# What is required
Among the entries below, find the lines with "return" and copy them.

<<<<

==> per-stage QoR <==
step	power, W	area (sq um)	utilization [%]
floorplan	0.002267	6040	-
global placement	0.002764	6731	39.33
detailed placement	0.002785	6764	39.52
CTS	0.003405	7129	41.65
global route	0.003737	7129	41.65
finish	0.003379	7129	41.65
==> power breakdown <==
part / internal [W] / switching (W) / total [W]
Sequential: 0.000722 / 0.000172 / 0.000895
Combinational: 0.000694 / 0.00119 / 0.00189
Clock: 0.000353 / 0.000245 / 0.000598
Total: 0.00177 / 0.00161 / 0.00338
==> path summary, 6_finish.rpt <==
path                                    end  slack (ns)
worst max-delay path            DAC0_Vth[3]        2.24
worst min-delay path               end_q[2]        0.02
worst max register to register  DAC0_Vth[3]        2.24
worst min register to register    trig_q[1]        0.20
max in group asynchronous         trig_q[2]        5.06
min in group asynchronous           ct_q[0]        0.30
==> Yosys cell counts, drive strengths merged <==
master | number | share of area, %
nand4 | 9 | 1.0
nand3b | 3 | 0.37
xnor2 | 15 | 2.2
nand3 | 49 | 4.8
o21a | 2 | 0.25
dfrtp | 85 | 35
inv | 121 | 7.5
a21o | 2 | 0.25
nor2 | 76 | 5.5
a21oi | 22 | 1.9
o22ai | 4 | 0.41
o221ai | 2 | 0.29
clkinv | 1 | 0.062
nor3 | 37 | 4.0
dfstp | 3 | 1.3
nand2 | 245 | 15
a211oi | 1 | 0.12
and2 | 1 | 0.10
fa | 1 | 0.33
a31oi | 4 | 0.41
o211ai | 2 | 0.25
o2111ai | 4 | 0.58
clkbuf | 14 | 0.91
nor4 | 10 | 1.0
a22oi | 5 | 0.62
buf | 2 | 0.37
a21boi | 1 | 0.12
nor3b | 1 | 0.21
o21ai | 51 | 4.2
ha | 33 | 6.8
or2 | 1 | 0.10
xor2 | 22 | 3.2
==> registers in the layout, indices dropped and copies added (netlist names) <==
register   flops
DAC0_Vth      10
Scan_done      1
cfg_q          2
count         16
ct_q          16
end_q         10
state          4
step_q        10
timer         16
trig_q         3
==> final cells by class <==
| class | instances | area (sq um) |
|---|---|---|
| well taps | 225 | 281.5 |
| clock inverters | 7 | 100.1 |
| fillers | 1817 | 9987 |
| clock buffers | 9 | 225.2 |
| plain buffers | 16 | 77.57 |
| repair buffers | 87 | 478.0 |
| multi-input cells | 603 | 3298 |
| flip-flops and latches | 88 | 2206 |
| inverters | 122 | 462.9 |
File: src/rtl/eth_pcs_rx_descrambler_pkg.sv
// Shared widths, scrambler polynomial taps and sync-header encodings for the PCS receive path.
package eth_pcs_params;

  localparam int W_DATA  = 32;
  localparam int W_SYNC  = 2;
  localparam int W_BLK   = 64;
  localparam int SCR_LEN = 58;
  localparam int SCR_TAP = 39;

  localparam logic [W_SYNC-1:0] SYNC_DATA = 2'b01;
  localparam logic [W_SYNC-1:0] SYNC_CTRL = 2'b10;

  function automatic logic hdr_invalid(input logic [W_SYNC-1:0] hdr);
    return !((hdr == SYNC_DATA) || (hdr == SYNC_CTRL));
  endfunction

endpackage

File: src/rtl/eth_pcs_rx_descrambler_word.sv
// Combinational x^58+x^39+1 self-synchronous descrambler for one payload word.
// Zero latency; no flow control (pure function of state and word).
module eth_pcs_descramble_word
  import eth_pcs_params::*;
(
  input  logic [SCR_LEN-1:0] i_state,
  input  logic [W_DATA-1:0]  i_word,
  output logic [W_DATA-1:0]  o_word,
  output logic [SCR_LEN-1:0] o_state
);

  // Concatenated stream: bit SCR_LEN+i is the current bit i, lower bits are history.
  logic [SCR_LEN+W_DATA-1:0] w_ext;

  assign w_ext = {i_word, i_state};

  always_comb begin
    o_word = '0;
    for (int i = 0; i < W_DATA; i++) begin
      o_word[i] = w_ext[SCR_LEN+i] ^ w_ext[SCR_LEN-SCR_TAP+i] ^ w_ext[i];
    end
  end

  assign o_state = w_ext[SCR_LEN+W_DATA-1 -: SCR_LEN];

endmodule
**config.mk**
```make
export PLATFORM = sky130hd
export DESIGN_NAME = config_stream_loader
export DESIGN_NICKNAME = d
export VERILOG_FILES = /design/src/rtl/cgra_cfg_pkg.sv /design/src/rtl/cfg_shift_reg.sv /design/src/rtl/config_stream_loader.sv
export SDC_FILE = /design/constraint.sdc
export NUM_CORES = 1
export LEC_CHECK = 0
export BUFFER_PORTS_ARGS = -buffer_cell sky130_fd_sc_hd__clkbuf_2
export CAP_MARGIN = 40
export CORE_ASPECT_RATIO = 1.25
export CORE_MARGIN = 2
export CORE_UTILIZATION = 52
export CTS_CLUSTER_DIAMETER = 50
export DETAILED_ROUTE_END_ITERATION = 6
export MAX_ROUTING_LAYER = met4
export PLACE_DENSITY = 0.76
export SLEW_MARGIN = 30
export SYNTH_ARGS = -nofsm -noshare
export SYNTH_HDL_FRONTEND = slang
export SYNTH_SLANG_ARGS = --single-unit
```
**constraint.sdc**
```tcl
create_clock -name clock -period 2.3 [get_ports clock]
set_input_delay 0.46 -clock clock [delete_from_list [all_inputs] [get_ports clock]]
set_output_delay 0.46 -clock clock [all_outputs]
set_load 0.01 [all_outputs]
```
**src/rtl/cgra_cfg_pkg.sv**
```systemverilog
//------------------------------------------------------------------------------
// Module      : cgra_cfg_pkg
// Description : Shared types and constants for the CGRA configuration loader.
// Revision    : 1.0 - initial release
//------------------------------------------------------------------------------
`default_nettype none

package cgra_cfg_pkg;

    // Width of the saturating stall counter exposed by the loader.
    localparam int STALL_CNT_W = 16;

    // Loader sequencing states; encodings are fixed so they can be mirrored
    // as plain logic constants in legacy code.
    typedef enum logic [2:0] {
        LS_IDLE      = 3'd0,
        LS_WAIT_WORD = 3'd1,
        LS_SHIFT     = 3'd2,
        LS_PULSE_RST = 3'd3,
        LS_RUN       = 3'd4
    } loader_state_t;

endpackage

`default_nettype wire

```
**src/rtl/cfg_shift_reg.sv**
```systemverilog
//------------------------------------------------------------------------------
// Module      : cfg_shift_reg
// Description : Parallel-load, MSB-first left shift register feeding the
//               serial configuration chain.
// Revision    : 1.0 - initial release
//------------------------------------------------------------------------------
`default_nettype none

module cfg_shift_reg #(
    parameter int WORD_W = 32
) (
    input  logic              clock,
    input  logic              sync_reset_n,
    input  logic              load,
    input  logic              shift,
    input  logic [WORD_W-1:0] data,
    output logic              msb
);

    logic [WORD_W-1:0] r_data;

    // Load has priority so a back-to-back word replaces the spent one.
    always_ff @(posedge clock) begin
        if (!sync_reset_n) begin
            r_data <= '0;
        end else if (load) begin
            r_data <= data;
        end else if (shift) begin
            r_data <= {r_data[WORD_W-2:0], 1'b0};
        end
    end

    assign msb = r_data[WORD_W-1];

endmodule

`default_nettype wire

```
**src/rtl/config_stream_loader.sv**
```systemverilog
//------------------------------------------------------------------------------
// Module      : config_stream_loader
// Description : Accepts configuration words over valid/ready, serialises them
//               MSB-first onto the CGRA config chain, then pulses the CGRA
//               reset for one cycle and holds the CGRA enabled.
// Revision    : 1.0 - initial release
//------------------------------------------------------------------------------
`default_nettype none

module config_stream_loader
    import cgra_cfg_pkg::*;
#(
    parameter int BITSTREAM_LEN = 1024,
    parameter int WORD_W        = 32,
    parameter int CNT_W         = $clog2(BITSTREAM_LEN + 1)
) (
    input  logic                   clock,
    input  logic                   sync_reset_n,
    input  logic                   start,
    input  logic [WORD_W-1:0]      word_data,
    input  logic                   word_valid,
    output logic                   word_ready,
    output logic                   config_bit,
    output logic                   config_clock_en,
    output logic                   cgra_reset,
    output logic                   cgra_enable,
    output logic                   done,
    output logic [STALL_CNT_W-1:0] stall_cycles
);

    localparam logic [2:0] c_ST_IDLE  = LS_IDLE;
    localparam logic [2:0] c_ST_WAIT  = LS_WAIT_WORD;
    localparam logic [2:0] c_ST_SHIFT = LS_SHIFT;
    localparam logic [2:0] c_ST_PULSE = LS_PULSE_RST;
    localparam logic [2:0] c_ST_RUN   = LS_RUN;

    localparam int                     c_WB_W      = $clog2(WORD_W + 1);
    localparam logic [CNT_W-1:0]       c_LEN       = CNT_W'(BITSTREAM_LEN);
    localparam logic [c_WB_W-1:0]      c_WORD_BITS = c_WB_W'(WORD_W);
    localparam logic [STALL_CNT_W-1:0] c_STALL_MAX = '1;

    logic [2:0]             r_state;
    logic [CNT_W-1:0]       r_remaining;
    logic [c_WB_W-1:0]      r_word_bits;
    logic [STALL_CNT_W-1:0] r_stall;
    logic                   r_word_ready;
    logic                   r_config_clock_en;
    logic                   r_cgra_reset;
    logic                   r_cgra_enable;
    logic                   r_done;

    logic [2:0]             w_state_nxt;
    logic [CNT_W-1:0]       w_remaining_nxt;
    logic [CNT_W-1:0]       w_remaining_dec;
    logic [c_WB_W-1:0]      w_word_bits_nxt;
    logic [STALL_CNT_W-1:0] w_stall_nxt;
    logic                   w_ready_nxt;
    logic                   w_accept;
    logic                   w_load;
    logic                   w_shift;
    logic                   w_msb;

    // Bits to take from a freshly loaded word: a whole word, or only the top
    // 'rem' bits of the final partial word.
    function automatic logic [c_WB_W-1:0] f_word_bits(input logic [CNT_W-1:0] rem);
        if (int'(rem) >= WORD_W) begin
            return c_WORD_BITS;
        end
        return c_WB_W'(rem);
    endfunction

    assign w_accept        = word_valid & r_word_ready;
    assign w_remaining_dec = r_remaining - CNT_W'(1);

    // Next-state and counter update for the load sequence.
    always_comb begin
        w_state_nxt     = r_state;
        w_remaining_nxt = r_remaining;
        w_word_bits_nxt = r_word_bits;
        w_stall_nxt     = r_stall;
        w_load          = 1'b0;
        w_shift         = 1'b0;
        case (r_state)
            c_ST_IDLE: begin
                if (start) begin
                    w_state_nxt     = c_ST_WAIT;
                    w_remaining_nxt = c_LEN;
                    w_stall_nxt     = '0;
                end
            end
            c_ST_WAIT: begin
                if (w_accept) begin
                    w_load          = 1'b1;
                    w_word_bits_nxt = f_word_bits(r_remaining);
                    w_state_nxt     = c_ST_SHIFT;
                end else if (r_stall != c_STALL_MAX) begin
                    w_stall_nxt = r_stall + STALL_CNT_W'(1);
                end
            end
            c_ST_SHIFT: begin
                w_shift         = 1'b1;
                w_remaining_nxt = w_remaining_dec;
                w_word_bits_nxt = r_word_bits - c_WB_W'(1);
                if (r_word_bits == c_WB_W'(1)) begin
                    if (r_remaining == CNT_W'(1)) begin
                        w_state_nxt = c_ST_PULSE;
                    end else if (w_accept) begin
                        // Reload in the same cycle so the stream has no bubble.
                        w_load          = 1'b1;
                        w_word_bits_nxt = f_word_bits(w_remaining_dec);
                    end else begin
                        w_state_nxt = c_ST_WAIT;
                    end
                end
            end
            c_ST_PULSE: begin
                w_state_nxt = c_ST_RUN;
            end
            c_ST_RUN: begin
                if (start) begin
                    w_state_nxt     = c_ST_WAIT;
                    w_remaining_nxt = c_LEN;
                    w_stall_nxt     = '0;
                end
            end
            default: begin
                w_state_nxt = c_ST_IDLE;
            end
        endcase
    end

    // Ready is registered, so it is derived from where the FSM goes next:
    // waiting for data, or about to emit the last bit of a non-final word.
    assign w_ready_nxt = (w_state_nxt == c_ST_WAIT) ||
                         ((w_state_nxt == c_ST_SHIFT) &&
                          (w_word_bits_nxt == c_WB_W'(1)) &&
                          (w_remaining_nxt != CNT_W'(1)));

    // State, counters and registered outputs.
    always_ff @(posedge clock) begin
        if (!sync_reset_n) begin
            r_state           <= c_ST_IDLE;
            r_remaining       <= '0;
            r_word_bits       <= '0;
            r_stall           <= '0;
            r_word_ready      <= 1'b0;
            r_config_clock_en <= 1'b0;
            r_cgra_reset      <= 1'b0;
            r_cgra_enable     <= 1'b0;
            r_done            <= 1'b0;
        end else begin
            r_state           <= w_state_nxt;
            r_remaining       <= w_remaining_nxt;
            r_word_bits       <= w_word_bits_nxt;
            r_stall           <= w_stall_nxt;
            r_word_ready      <= w_ready_nxt;
            r_config_clock_en <= (w_state_nxt == c_ST_SHIFT);
            r_cgra_reset      <= (w_state_nxt == c_ST_PULSE);
            r_cgra_enable     <= (w_state_nxt == c_ST_RUN);
            r_done            <= (w_state_nxt == c_ST_RUN);
        end
    end

    cfg_shift_reg #(
        .WORD_W (WORD_W)
    ) u_shift_reg (
        .clock        (clock),
        .sync_reset_n (sync_reset_n),
        .load         (w_load),
        .shift        (w_shift),
        .data         (word_data),
        .msb          (w_msb)
    );

    assign word_ready      = r_word_ready;
    assign config_bit      = w_msb;
    assign config_clock_en = r_config_clock_en;
    assign cgra_reset      = r_cgra_reset;
    assign cgra_enable     = r_cgra_enable;
    assign done            = r_done;
    assign stall_cycles    = r_stall;

endmodule

`default_nettype wire

```
==> flow_summary_export.csv <==
group,metric,value,unit
setup_path,crit_start,"r_remaining[0]",
logic_synthesis,syn_area_per_cell,9.09,sq um
global_routing,globalRouteOverflowTotal,0,
detailed_routing,firstDrtPassIters,5,
die,core,0.00775,sq mm
die,die-area,0.00871,sq mm
global_routing,grt_pass1_vias,3620,
setup_path,cp-endpoint,"word_ready",
logic_synthesis,netlist.area_leader.share,34.8,%
status,status,"complete, but fails checks",
die,start_util,53.5,%
final_layout,fillers,670,
timing,setup_slack,-68.6,ps
logic_synthesis,synth_area_leader_cell,"dfxtp_1",
logic_synthesis,synth_warnings,0,
detailed_routing,drt_iter0_markers,181,
clocking,cts_buffers,9,
global_routing,met2_usage,39.9,%
placed_design,dp_hpwl,7270,um
power_and_ir_drop,p_total,2.77,mW
power_and_ir_drop,cellLeakagePower,2.60,nW
global_routing,grt.busiest_layer,"met2",
die,fp.dieH,104,um
final_layout,layout.cells.most_common,"dfxtp_1",
clocking,root_buffer,"clkbuf_8",
final_layout,diodes,0,
setup_path,worstSetupStartpointType,"register",
logic_synthesis,yosys.cell_types.count,79,
clocking,cts_hold_buf,0,
global_routing,grt_max_degree,63,
setup_path,path_max_fanout,4,
final_layout,mostFrequentLayoutCells,"dfxtp_1 (70), clkbuf_2 (57), nand2_1 (50)",
clocking,cts_tree,"done",
setup_path,crit_chain,"buf_4, buf_4, nor2_1, or4_4, a32oi_4, nand2_2, buf_4, buf_4, nor2_2, a211o_1, o31ai_2",
timing,finalCriticalPeriod,2370,ps
min_path,worstHoldPathCells,3,
logic_synthesis,yosys-top-cells-area,"dfxtp_1 (35%), o211a_1 (8.0%), mux2i_1 (7.7%)",
power_and_ir_drop,pwr_density_cell,555,mW/mm^2
global_routing,grt_pass1_wl,17400,um
detailed_routing,viasPerCell,5.92,
die,fp-row-count,36,
final_layout,regArea,0.00145,sq mm
detailed_routing,vias,3742,
placed_design,gp_congestion,0.958,
timing,worstMarginPinSlew,536,ps
setup_path,slowest_delay,490,ps
setup_path,reg2reg_depth,11,
detailed_routing,drc_errors,0,
logic_synthesis,ys_seq_elements,72,
setup_path,r2r_start,"r_remaining[0]",
clocking,htree_levels,3,
setup_path,critPathKind,"register to register",
final_layout,multi_input_area,0.00251,sq mm
timing,setup-violations-final,3,
timing,min_period_over_period,103,%
die,die_width,83.9,um
placed_design,portBuffers,57,
die,ios,58,
min_path,holdCritPathClass,"primary input to register",
detailed_routing,wl_per_cell,16.4,um
logic_synthesis,synth_cells,456,
global_routing,grt_usage,24.9,%
setup_path,critPathRequiredTime,2550,ps
final_layout,fin_nets,573,
setup_path,critPathSlowestCell,"or4_4",
timing,finClkSkew,9.14,ps
setup_path,r2r_end,"word_ready",
setup_path,cpMostUsedCell,"buf_4",
clocking,worstSkewPairLatency,360,ps
timing,final-hold-violation-count,0,
logic_synthesis,ys.flop_type,"dfxtp_1",
clocking,cts_buffer_depth,2,
timing,relSlewSlack,64.2,%
global_routing,met3_usage,4.78,%
final_layout,drive_gt1_share,28.9,%
status,violations,"setup timing",
logic_synthesis,postSynthNetCount,497,
job,maxCapViolCount,0,
detailed_routing,drtAntennaViolNets,0,
setup_path,arrival,2620,ps
timing,max_freq,0.422,GHz
timing,maxSlewViolCount,0,
detailed_routing,totalWireLength,10400,um
logic_synthesis,yosysSeqAreaShare,34.8,%
final_layout,area_delta_synth_final,20.2,%
clocking,cts.sinks,72,
global_routing,grt_use_met1,29.3,%
setup_path,reg2reg_slack,-70,ps
logic_synthesis,async_flop_share,0,%
setup_path,critPathCaptureType,"register",
final_layout,utilization,64.3,%
power_and_ir_drop,peakVddDrop,411,uV
clocking,clk_pin_slew,80,ps
logic_synthesis,synthesis.area,0.00415,sq mm
timing,grt_setup_unrepaired,"true",
logic_synthesis,synth_edf_count,0,
global_routing,grt_antenna_before_repair,0,
$ cat config.mk
export PLATFORM = sky130hd
export DESIGN_NAME = id_ex_stage
export DESIGN_NICKNAME = d
export VERILOG_FILES = /design/src/rtl/id_ex_stage.sv
export SDC_FILE = /design/constraint.sdc
export NUM_CORES = 1
export LEC_CHECK = 0
export BUFFER_PORTS_ARGS = -buffer_cell sky130_fd_sc_hd__buf_2
export CORE_MARGIN = 3
export CORE_UTILIZATION = 35
export CTS_CLUSTER_DIAMETER = 100
export DETAILED_ROUTE_END_ITERATION = 10
export PLACE_DENSITY = 0.72
export SLEW_MARGIN = 20
export SYNTH_ARGS = -nofsm -noshare
export SYNTH_HDL_FRONTEND = slang
export SYNTH_SLANG_ARGS = --single-unit
$ cat constraint.sdc
create_clock -name clk -period 3.5 [get_ports clk]
set_input_delay 0.525 -clock clk [delete_from_list [all_inputs] [get_ports clk]]
set_output_delay 0.525 -clock clk [all_outputs]
set_load 0.005 [all_outputs]
$ cat src/rtl/id_ex_stage.sv
// ID/EX pipeline register: captures operands and decoded control, detects
// load-use hazards against EX, and inserts bubbles on hazard or branch flush.
module id_ex_stage #(
   parameter int DATA_W = 16,
   parameter int REG_AW = 4,
   parameter int CNT_W  = 16
) (
   input  logic              clk,
   input  logic              rst,
   input  logic              stall_ext,
   input  logic              flush,
   input  logic              in_valid,
   input  logic [DATA_W-1:0] in_pc,
   input  logic [REG_AW-1:0] in_rs1,
   input  logic [REG_AW-1:0] in_rs2,
   input  logic              in_use_rs1,
   input  logic              in_use_rs2,
   input  logic [REG_AW-1:0] in_rd,
   input  logic              in_reg_write,
   input  logic              in_mem_read,
   input  logic              in_mem_write,
   input  logic [3:0]        in_alu_op,
   input  logic [DATA_W-1:0] in_imm,
   input  logic [DATA_W-1:0] src_data1,
   input  logic [DATA_W-1:0] src_data2,
   output logic              id_stall,
   output logic              ex_valid,
   output logic [DATA_W-1:0] ex_pc,
   output logic [DATA_W-1:0] ex_imm,
   output logic [DATA_W-1:0] ex_op1,
   output logic [DATA_W-1:0] ex_op2,
   output logic [REG_AW-1:0] ex_rs1,
   output logic [REG_AW-1:0] ex_rs2,
   output logic [REG_AW-1:0] ex_rd,
   output logic              ex_reg_write,
   output logic              ex_mem_read,
   output logic              ex_mem_write,
   output logic [3:0]        ex_alu_op,
   output logic [CNT_W-1:0]  bubble_count
);

   typedef struct packed {
      logic              valid;
      logic [DATA_W-1:0] pc;
      logic [DATA_W-1:0] imm;
      logic [DATA_W-1:0] op1;
      logic [DATA_W-1:0] op2;
      logic [REG_AW-1:0] rs1;
      logic [REG_AW-1:0] rs2;
      logic [REG_AW-1:0] rd;
      logic              regWrite;
      logic              memRead;
      logic              memWrite;
      logic [3:0]        aluOp;
   } exReg_t;

   exReg_t           exQ, exD;
   logic [CNT_W-1:0] bubbleCnt;
   logic             loadInEx, srcHit, hz, bubble;

   // A load in EX whose result is not available until MEM forces one bubble.
   assign loadInEx = exQ.valid & exQ.memRead & exQ.regWrite & (exQ.rd != '0);
   assign srcHit   = (in_use_rs1 & (in_rs1 == exQ.rd)) | (in_use_rs2 & (in_rs2 == exQ.rd));
   assign hz       = in_valid & loadInEx & srcHit;
   assign bubble   = flush | hz;
   assign id_stall = stall_ext | (hz & ~flush);

   always_comb begin
      exD          = '0;
      exD.valid    = in_valid;
      exD.pc       = in_pc;
      exD.imm      = in_imm;
      exD.op1      = src_data1;
      exD.op2      = src_data2;
      exD.rs1      = in_rs1;
      exD.rs2      = in_rs2;
      exD.rd       = in_rd;
      exD.regWrite = in_reg_write & in_valid;
      exD.memRead  = in_mem_read & in_valid;
      exD.memWrite = in_mem_write & in_valid;
      exD.aluOp    = in_alu_op;
   end

   always_ff @(posedge clk or negedge rst) begin
      if (!rst) begin
         exQ       <= '0;
         bubbleCnt <= '0;
      end else if (!stall_ext) begin
         exQ <= bubble ? '0 : exD;
         // Only load-use bubbles are counted; flush bubbles are not.
         if (hz && !flush && bubbleCnt != '1)
            bubbleCnt <= bubbleCnt + CNT_W'(1);
      end
   end

   assign ex_valid     = exQ.valid;
   assign ex_pc        = exQ.pc;
   assign ex_imm       = exQ.imm;
   assign ex_op1       = exQ.op1;
   assign ex_op2       = exQ.op2;
   assign ex_rs1       = exQ.rs1;
   assign ex_rs2       = exQ.rs2;
   assign ex_rd        = exQ.rd;
   assign ex_reg_write = exQ.regWrite;
   assign ex_mem_read  = exQ.memRead;
   assign ex_mem_write = exQ.memWrite;
   assign ex_alu_op    = exQ.aluOp;
   assign bubble_count = bubbleCnt;

endmodule

==> impl_metrics.csv <==
group,metric,value,unit
logic_synthesis,yosys_register_bits,100,
timing,finalHoldViolations,0,
timing,rsz0062_at_grt,"false",
placement,gp_congestion,0.831,
clock_tree,cts-resized-gates,0,
timing,worst_pin_slew,0.936,ns
timing,min_period,2.48,ns
clock_tree,clk_latency,0.35,ns
clock_tree,cts.sinks,100,
cells_and_area,syn2layout_area_growth,31.0,%
cells_and_area,multi_input_area,0.00127,sq mm
cells_and_area,fin_cells,605,
critical_path,crit_required,2.97,ns
timing,max_freq,404,MHz
critical_path,r2r-end,"ex_op2[12]",
global_route,grt_pass1_vias,3212,
route,wl,10200,um
clock_tree,clockBufferDepth,2,
critical_path,critical_path_class,"reg2out",
logic_synthesis,synth_top_cell_by_area,"dfrtp_1",
route,vias,3062,
clock_tree,post_cts_buffers,0,
placement,dpl-instance-area,0.00494,sq mm
route,vias_per_cell,5.06,
logic_synthesis,synth_top_area_share,64.0,%
timing,setup_violations,0,
logic_synthesis,yosysUniqueCellTypes,26,
clock_tree,root_buffer,"clkbuf_8",
critical_path,cp-start-kind,"register",
route,drt_pass1_iterations,4,
timing,finClkSkew,0.0101,ns
timing,slew_headroom,37.6,%
placement,dp_slack,0.920,ns
global_route,grt_max_degree,85,
clock_tree,cts_hold_buf,0,
power_and_ir_drop,total_power,0.00225,W
floorplanning,initial_core_util,36.9,%
logic_synthesis,ys_async_sr_fraction,100,%
logic_synthesis,synth_area_leaders,"dfrtp_1, a22o_1, xnor2_1",
critical_path,timing.reg2reg.worst_path_depth,8,
cells_and_area,drive_gt1_share,45.5,%
outcome,status,"finished, final reports clean",
floorplanning,pin_count,191,
power_and_ir_drop,power.leakage,2.79,nW
power_and_ir_drop,peakVddDrop,0.163,mV
timing,maxSlewViolCount,0,
logic_synthesis,synth_edf_count,0,
critical_path,worstPathArrival,1.95,ns
power_and_ir_drop,power_density,439,mW/mm^2
placement,port_buffers,190,
logic_synthesis,yosys_warnings,0,
critical_path,r2r-start,"ex_rd[0]",
logic_synthesis,syn-cell-area,0.00391,sq mm
cells_and_area,register_area,0.00250,sq mm
timing,setup_ws,1.02,ns
clock_tree,path_clk_slew,0.09,ns
clock_tree,h-tree-depth,3,
placement,dp.final_hpwl,7290,um
min_path,holdCritPathClass,"in2async",
global_route,grt_usage,16.4,%
cells_and_area,nets,556,
route,drt-initial-drc-count,215,
timing,post-route-period-util,70.7,%
critical_path,worstPathMaxFanout,17,
route,ant_nets,0,
route,drt_drc_violations_left,0,
cells_and_area,fillers,979,
floorplanning,fp-row-count,37,
logic_synthesis,ys.flop_type,"dfrtp_1",
cells_and_area,final_area,0.00512,sq mm
floorplanning,die_w,112,um
logic_synthesis,netlist_instances,280,
run,drv_cap,0,
logic_synthesis,synth_seq_area_share,64.0,%
floorplanning,die-height,112,um
critical_path,reg2reg_slack,1.06,ns
route,wire_per_inst,16.8,um
placement,dp.cells,590,
global_route,grt-ovfl-total,0,
logic_synthesis,synth.avg_cell_area,14.0,sq um
clock_tree,cts_inserted_buffers,9,
clock_tree,cts_tree,"done",
critical_path,cp-end-kind,"output port",
logic_synthesis,mappedNetlistNets,371,
floorplanning,die_area,0.0125,sq mm
floorplanning,core,0.0106,sq mm
timing,finalSetupTns,0,ns
global_route,grt_pass1_wl,16800,um
global_route,grt_antenna_before_repair,1,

>>>>

# Exercise result
    return !((hdr == SYNC_DATA) || (hdr == SYNC_CTRL));
            return c_WORD_BITS;
        return c_WB_W'(rem);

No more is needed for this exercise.